The records:
- - - - - - -

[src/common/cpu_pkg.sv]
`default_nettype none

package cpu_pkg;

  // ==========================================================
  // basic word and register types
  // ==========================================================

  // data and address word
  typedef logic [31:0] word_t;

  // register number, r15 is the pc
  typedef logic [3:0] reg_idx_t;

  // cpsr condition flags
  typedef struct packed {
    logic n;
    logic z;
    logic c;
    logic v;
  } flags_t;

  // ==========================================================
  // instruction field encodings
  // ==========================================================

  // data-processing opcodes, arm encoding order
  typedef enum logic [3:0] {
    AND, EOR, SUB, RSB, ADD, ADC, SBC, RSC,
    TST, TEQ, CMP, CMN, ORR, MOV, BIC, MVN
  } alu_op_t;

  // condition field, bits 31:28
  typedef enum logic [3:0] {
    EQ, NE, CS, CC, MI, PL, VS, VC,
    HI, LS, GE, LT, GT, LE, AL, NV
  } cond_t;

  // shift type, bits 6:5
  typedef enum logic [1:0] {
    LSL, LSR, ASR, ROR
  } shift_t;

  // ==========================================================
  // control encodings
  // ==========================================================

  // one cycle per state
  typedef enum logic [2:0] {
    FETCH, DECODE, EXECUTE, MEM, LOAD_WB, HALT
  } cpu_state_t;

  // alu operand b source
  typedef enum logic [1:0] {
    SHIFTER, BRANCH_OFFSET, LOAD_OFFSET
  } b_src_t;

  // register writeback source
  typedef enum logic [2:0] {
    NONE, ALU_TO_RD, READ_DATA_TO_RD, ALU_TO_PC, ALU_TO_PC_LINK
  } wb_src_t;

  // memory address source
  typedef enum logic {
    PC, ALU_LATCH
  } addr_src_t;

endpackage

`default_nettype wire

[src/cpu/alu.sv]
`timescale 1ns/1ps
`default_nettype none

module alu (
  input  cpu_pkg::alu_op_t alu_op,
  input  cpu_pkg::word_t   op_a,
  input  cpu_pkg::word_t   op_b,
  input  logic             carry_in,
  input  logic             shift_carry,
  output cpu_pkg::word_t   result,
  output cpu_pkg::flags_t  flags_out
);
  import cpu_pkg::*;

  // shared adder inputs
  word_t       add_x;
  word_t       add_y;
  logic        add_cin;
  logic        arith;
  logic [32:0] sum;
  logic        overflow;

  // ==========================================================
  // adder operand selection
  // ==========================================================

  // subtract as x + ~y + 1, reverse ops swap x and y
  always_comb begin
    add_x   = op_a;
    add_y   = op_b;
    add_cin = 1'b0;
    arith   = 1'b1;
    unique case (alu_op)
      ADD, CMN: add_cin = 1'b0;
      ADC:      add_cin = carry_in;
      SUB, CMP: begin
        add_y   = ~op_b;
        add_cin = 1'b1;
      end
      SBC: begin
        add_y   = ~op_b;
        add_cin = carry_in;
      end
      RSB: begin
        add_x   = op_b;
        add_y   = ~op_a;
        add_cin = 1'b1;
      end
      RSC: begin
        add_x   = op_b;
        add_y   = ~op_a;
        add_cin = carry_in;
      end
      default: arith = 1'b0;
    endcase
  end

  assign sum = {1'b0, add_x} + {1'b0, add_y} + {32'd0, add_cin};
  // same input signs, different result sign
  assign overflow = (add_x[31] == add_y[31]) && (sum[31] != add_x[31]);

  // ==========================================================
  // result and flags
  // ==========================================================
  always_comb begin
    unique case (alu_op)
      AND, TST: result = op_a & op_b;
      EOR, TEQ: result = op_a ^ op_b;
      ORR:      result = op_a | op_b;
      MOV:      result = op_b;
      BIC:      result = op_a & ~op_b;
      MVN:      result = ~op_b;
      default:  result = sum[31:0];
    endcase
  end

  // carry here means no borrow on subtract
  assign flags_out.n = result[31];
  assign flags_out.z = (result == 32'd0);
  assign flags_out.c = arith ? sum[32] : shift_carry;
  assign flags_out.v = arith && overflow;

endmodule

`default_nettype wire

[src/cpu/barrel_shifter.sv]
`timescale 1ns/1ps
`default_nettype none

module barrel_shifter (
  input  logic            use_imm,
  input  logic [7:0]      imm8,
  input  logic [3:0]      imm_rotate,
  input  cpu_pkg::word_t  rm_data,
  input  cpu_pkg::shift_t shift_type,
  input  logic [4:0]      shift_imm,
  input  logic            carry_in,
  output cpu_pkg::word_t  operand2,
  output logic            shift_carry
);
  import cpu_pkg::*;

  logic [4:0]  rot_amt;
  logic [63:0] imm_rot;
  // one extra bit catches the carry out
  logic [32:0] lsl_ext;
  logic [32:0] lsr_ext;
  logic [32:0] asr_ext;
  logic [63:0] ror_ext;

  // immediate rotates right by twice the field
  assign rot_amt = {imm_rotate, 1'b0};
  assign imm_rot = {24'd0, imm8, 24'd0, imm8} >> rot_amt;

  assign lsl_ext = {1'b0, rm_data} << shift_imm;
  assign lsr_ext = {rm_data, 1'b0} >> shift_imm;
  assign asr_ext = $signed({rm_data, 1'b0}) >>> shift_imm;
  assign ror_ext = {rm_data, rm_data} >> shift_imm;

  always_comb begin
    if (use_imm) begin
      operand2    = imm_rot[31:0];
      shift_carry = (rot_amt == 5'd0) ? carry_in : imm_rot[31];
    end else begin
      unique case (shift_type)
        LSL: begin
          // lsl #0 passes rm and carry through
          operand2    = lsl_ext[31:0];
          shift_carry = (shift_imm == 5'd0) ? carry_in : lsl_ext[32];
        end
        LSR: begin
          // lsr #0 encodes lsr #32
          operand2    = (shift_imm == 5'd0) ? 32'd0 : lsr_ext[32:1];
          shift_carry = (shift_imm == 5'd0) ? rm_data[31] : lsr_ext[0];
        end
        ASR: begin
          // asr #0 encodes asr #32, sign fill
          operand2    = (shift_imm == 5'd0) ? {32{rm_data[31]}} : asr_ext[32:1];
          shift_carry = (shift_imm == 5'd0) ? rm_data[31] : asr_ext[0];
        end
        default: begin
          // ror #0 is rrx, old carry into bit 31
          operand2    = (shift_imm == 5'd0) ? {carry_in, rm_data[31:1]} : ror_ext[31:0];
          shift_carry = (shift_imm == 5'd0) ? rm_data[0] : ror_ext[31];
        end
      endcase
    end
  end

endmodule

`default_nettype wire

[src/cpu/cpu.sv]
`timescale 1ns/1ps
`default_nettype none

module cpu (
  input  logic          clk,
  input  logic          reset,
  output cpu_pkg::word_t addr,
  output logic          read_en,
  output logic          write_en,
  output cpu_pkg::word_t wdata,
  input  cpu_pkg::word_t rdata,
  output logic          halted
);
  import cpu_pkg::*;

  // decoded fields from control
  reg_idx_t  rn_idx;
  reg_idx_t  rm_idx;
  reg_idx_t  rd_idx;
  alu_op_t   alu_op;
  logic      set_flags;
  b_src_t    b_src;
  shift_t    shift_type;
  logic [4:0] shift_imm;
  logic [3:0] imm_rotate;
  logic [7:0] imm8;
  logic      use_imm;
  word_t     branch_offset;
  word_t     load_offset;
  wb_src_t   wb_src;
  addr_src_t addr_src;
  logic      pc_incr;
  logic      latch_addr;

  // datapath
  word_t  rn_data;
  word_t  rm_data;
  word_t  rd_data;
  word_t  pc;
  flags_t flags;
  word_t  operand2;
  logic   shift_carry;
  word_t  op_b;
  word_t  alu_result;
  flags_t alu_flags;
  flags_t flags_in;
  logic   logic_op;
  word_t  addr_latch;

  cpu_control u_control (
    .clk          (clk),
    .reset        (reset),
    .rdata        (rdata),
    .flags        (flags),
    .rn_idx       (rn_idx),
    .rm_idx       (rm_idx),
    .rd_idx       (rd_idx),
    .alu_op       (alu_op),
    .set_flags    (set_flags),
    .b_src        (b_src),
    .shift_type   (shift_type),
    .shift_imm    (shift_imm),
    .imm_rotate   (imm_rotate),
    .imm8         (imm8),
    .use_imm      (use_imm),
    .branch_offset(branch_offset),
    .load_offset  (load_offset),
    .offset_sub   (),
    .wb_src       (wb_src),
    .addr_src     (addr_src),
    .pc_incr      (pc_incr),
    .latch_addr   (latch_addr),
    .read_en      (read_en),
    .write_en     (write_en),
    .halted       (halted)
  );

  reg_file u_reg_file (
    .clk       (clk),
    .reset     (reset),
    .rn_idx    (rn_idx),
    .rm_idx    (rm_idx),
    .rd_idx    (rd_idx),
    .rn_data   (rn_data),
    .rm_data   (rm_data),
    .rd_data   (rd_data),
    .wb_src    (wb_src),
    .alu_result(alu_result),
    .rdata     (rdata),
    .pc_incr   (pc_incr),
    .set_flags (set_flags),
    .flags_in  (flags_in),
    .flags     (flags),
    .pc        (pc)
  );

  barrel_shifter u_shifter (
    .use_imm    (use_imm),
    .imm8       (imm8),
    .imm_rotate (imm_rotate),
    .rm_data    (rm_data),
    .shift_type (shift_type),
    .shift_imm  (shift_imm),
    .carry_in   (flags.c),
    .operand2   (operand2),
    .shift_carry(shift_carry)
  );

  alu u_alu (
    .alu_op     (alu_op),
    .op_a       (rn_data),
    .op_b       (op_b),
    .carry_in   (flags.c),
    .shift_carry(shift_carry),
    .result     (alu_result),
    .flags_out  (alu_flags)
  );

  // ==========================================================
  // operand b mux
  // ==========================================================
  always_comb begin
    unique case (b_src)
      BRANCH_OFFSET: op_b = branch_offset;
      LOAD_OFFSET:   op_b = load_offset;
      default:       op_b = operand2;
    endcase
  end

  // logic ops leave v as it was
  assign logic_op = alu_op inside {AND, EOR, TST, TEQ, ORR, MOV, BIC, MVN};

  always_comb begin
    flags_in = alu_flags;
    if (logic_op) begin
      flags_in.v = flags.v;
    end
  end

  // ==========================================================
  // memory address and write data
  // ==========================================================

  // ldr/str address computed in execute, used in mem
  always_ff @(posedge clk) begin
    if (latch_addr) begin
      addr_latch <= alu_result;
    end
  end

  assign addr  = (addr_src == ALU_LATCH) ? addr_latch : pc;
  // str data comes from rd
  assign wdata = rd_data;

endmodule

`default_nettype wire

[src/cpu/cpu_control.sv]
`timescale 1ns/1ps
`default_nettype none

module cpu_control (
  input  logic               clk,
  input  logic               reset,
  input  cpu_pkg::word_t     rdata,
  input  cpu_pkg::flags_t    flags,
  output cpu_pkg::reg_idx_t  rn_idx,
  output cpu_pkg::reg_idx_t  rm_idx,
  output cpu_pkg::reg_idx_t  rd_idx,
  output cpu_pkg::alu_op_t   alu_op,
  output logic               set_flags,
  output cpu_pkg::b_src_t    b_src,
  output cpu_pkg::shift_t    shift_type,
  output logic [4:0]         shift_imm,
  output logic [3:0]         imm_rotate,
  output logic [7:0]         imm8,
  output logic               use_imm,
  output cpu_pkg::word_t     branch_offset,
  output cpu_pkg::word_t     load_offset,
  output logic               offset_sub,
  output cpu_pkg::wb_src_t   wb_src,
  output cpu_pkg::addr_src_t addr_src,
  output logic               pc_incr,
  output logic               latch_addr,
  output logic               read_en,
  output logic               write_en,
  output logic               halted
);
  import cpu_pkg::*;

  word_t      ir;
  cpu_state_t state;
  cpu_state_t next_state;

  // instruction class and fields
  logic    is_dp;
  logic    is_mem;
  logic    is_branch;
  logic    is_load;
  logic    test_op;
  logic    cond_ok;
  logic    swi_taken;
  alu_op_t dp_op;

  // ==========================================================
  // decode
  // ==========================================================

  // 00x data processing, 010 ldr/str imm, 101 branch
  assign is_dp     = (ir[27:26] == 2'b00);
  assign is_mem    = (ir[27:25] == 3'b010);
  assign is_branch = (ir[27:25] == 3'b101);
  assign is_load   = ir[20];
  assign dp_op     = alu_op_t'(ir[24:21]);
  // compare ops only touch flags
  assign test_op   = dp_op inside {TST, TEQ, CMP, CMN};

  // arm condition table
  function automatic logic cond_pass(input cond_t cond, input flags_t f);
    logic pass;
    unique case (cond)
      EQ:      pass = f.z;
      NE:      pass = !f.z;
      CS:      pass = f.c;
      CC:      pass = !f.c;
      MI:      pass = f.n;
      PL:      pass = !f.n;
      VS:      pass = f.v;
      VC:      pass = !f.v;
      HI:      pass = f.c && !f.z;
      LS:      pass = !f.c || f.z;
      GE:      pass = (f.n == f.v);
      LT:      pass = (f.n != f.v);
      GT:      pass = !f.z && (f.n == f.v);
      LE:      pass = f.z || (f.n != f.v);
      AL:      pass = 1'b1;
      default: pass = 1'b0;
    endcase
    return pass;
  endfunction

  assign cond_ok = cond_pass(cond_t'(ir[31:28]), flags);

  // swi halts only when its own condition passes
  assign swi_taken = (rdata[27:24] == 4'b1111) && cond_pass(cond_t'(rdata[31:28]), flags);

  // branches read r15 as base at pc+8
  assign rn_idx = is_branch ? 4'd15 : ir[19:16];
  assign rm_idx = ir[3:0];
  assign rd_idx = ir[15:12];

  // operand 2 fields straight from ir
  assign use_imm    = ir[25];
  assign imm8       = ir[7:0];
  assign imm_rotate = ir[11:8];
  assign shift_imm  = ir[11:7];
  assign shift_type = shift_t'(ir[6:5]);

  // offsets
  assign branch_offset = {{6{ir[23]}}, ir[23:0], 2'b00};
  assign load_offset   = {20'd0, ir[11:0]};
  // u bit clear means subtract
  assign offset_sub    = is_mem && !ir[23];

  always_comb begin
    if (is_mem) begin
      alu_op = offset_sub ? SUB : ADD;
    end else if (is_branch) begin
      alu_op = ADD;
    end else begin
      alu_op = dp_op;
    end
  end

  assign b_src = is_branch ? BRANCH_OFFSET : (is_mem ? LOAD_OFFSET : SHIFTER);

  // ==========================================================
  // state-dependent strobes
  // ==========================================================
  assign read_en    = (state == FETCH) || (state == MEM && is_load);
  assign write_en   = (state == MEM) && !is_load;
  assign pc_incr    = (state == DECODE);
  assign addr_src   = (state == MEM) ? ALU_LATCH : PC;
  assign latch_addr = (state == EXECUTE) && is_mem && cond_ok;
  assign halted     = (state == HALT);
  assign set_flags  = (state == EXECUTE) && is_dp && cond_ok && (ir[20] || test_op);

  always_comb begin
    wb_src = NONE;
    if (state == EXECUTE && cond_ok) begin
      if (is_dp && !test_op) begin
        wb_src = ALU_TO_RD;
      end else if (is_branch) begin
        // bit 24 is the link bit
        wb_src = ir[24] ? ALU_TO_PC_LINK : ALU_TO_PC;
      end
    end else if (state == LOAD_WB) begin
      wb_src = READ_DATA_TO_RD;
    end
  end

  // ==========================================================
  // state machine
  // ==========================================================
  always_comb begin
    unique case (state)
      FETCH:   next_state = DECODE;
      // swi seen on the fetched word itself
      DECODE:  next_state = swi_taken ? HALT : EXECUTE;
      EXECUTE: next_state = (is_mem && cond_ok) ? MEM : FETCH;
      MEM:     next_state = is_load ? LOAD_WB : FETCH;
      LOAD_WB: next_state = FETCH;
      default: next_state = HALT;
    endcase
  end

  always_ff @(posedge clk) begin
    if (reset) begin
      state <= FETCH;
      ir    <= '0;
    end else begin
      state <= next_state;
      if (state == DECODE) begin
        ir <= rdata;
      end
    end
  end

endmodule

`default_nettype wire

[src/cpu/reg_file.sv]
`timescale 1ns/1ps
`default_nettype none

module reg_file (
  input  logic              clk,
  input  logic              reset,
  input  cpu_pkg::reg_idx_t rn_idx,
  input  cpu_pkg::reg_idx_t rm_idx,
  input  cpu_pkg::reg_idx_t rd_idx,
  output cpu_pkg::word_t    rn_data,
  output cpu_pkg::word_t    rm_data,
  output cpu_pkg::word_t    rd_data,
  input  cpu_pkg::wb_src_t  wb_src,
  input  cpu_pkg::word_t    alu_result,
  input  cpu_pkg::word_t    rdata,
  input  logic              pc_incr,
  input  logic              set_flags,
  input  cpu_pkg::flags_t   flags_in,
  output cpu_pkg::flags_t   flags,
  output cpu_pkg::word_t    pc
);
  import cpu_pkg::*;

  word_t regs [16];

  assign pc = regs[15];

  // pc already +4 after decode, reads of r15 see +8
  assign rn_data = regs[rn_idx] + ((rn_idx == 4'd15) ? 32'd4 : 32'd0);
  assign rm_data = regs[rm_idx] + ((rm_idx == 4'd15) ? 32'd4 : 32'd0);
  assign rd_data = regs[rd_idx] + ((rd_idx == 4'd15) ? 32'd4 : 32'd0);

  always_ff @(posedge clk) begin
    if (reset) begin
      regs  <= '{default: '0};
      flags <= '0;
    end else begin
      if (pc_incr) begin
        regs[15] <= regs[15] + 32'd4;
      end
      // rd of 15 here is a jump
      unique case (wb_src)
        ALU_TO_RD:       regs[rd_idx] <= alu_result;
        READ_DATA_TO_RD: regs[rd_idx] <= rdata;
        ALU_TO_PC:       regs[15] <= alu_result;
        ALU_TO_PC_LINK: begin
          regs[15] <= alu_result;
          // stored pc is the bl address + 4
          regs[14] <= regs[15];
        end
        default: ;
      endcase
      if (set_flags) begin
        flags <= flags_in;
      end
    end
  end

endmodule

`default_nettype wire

- - - - - - -

About this task:
Among the entries above, locate the lines containing "PC, ALU_LATCH" and "different result sign", and transcribe exactly those two lines and all lines between.

Answer to this task:
    PC, ALU_LATCH
  } addr_src_t;

endpackage

`default_nettype wire

[src/cpu/alu.sv]
`timescale 1ns/1ps
`default_nettype none

module alu (
  input  cpu_pkg::alu_op_t alu_op,
  input  cpu_pkg::word_t   op_a,
  input  cpu_pkg::word_t   op_b,
  input  logic             carry_in,
  input  logic             shift_carry,
  output cpu_pkg::word_t   result,
  output cpu_pkg::flags_t  flags_out
);
  import cpu_pkg::*;

  // shared adder inputs
  word_t       add_x;
  word_t       add_y;
  logic        add_cin;
  logic        arith;
  logic [32:0] sum;
  logic        overflow;

  // ==========================================================
  // adder operand selection
  // ==========================================================

  // subtract as x + ~y + 1, reverse ops swap x and y
  always_comb begin
    add_x   = op_a;
    add_y   = op_b;
    add_cin = 1'b0;
    arith   = 1'b1;
    unique case (alu_op)
      ADD, CMN: add_cin = 1'b0;
      ADC:      add_cin = carry_in;
      SUB, CMP: begin
        add_y   = ~op_b;
        add_cin = 1'b1;
      end
      SBC: begin
        add_y   = ~op_b;
        add_cin = carry_in;
      end
      RSB: begin
        add_x   = op_b;
        add_y   = ~op_a;
        add_cin = 1'b1;
      end
      RSC: begin
        add_x   = op_b;
        add_y   = ~op_a;
        add_cin = carry_in;
      end
      default: arith = 1'b0;
    endcase
  end

  assign sum = {1'b0, add_x} + {1'b0, add_y} + {32'd0, add_cin};
  // same input signs, different result sign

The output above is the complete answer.